* _Your task_:
The required output is the line containing "filt_q[W]; // RULE1" followed by every later line through the end of the data, all reproduced exactly.
[[ Source material open ]]
File: src/adf_conv_stage.sv
// converter stage: sampling clock edge finder, pattern substitution and code format
`timescale 1ns/100ps
module adf_conv_stage #(
	parameter int W = 10
) (
	// clock and reset
	input  wire logic         clk,
	input  wire logic         rst_n,
	// pins from the sampling side
	input  wire logic         sample_clk_pin,
	input  wire logic [W-1:0] code_pin,
	input  wire logic         oor_pin,
	// mode controls
	input  wire logic         pattern_en,
	input  wire logic         gray_en,
	// formatted samples
	output logic              smp_valid,
	output logic [W-1:0]      smp_code,
	output logic              smp_oor
);

	localparam int SW = W + 2;

	logic [SW-1:0] s1_q;
	logic [SW-1:0] s2_q;
	logic [SW-1:0] s3_q;
	logic [SW-1:0] filt_q;
	logic          clk_prev_q;
	logic [W-1:0]  pat_q;
	logic          rise;
	logic [W-1:0]  raw_code;

	// three stages; first stage feeds only the second
	always_ff @(posedge clk or negedge rst_n) begin
		if (!rst_n) begin
			s1_q <= '0;
			s2_q <= '0;
			s3_q <= '0;
		end else begin
			s1_q <= {sample_clk_pin, oor_pin, code_pin};
			s2_q <= s1_q;
			s3_q <= s2_q;
		end
	end

	// a bit rises only once stages two and three are both high and falls as soon as they differ, so only one-sample high glitches are rejected
	always_ff @(posedge clk or negedge rst_n) begin
		if (!rst_n) begin
			filt_q     <= '0;
			clk_prev_q <= 1'b0;
		end else begin
			filt_q     <= (s2_q & s3_q) | (filt_q & ~(s2_q ^ s3_q));
			clk_prev_q <= filt_q[SW-1];
		end
	end

	assign rise = filt_q[SW-1] & ~clk_prev_q;

	// ramp restarts at zero after reset so captures line up with the first acquisition
	always_ff @(posedge clk or negedge rst_n) begin
		if (!rst_n) begin
			pat_q <= '0;
		end else if (rise) begin
			pat_q <= pat_q + 1'b1;
		end
	end

	assign raw_code = pattern_en ? pat_q : filt_q[W-1:0]; // RULE13

	// one word per sampling edge: code plus its out-of-range bit
	always_ff @(posedge clk or negedge rst_n) begin
		if (!rst_n) begin
			smp_valid <= 1'b0;
			smp_code  <= '0;
			smp_oor   <= 1'b0;
		end else begin
			smp_valid <= rise; // RULE1
			smp_code  <= gray_en ? adf_pkg::bin2gray(raw_code) : raw_code; // RULE9
			smp_oor   <= pattern_en ? 1'b0 : filt_q[W]; // RULE1
		end
	end

endmodule // adf_conv_stage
[[ Source material closed ]]
* _Answer section_:
			smp_oor   <= pattern_en ? 1'b0 : filt_q[W]; // RULE1
		end
	end

endmodule // adf_conv_stage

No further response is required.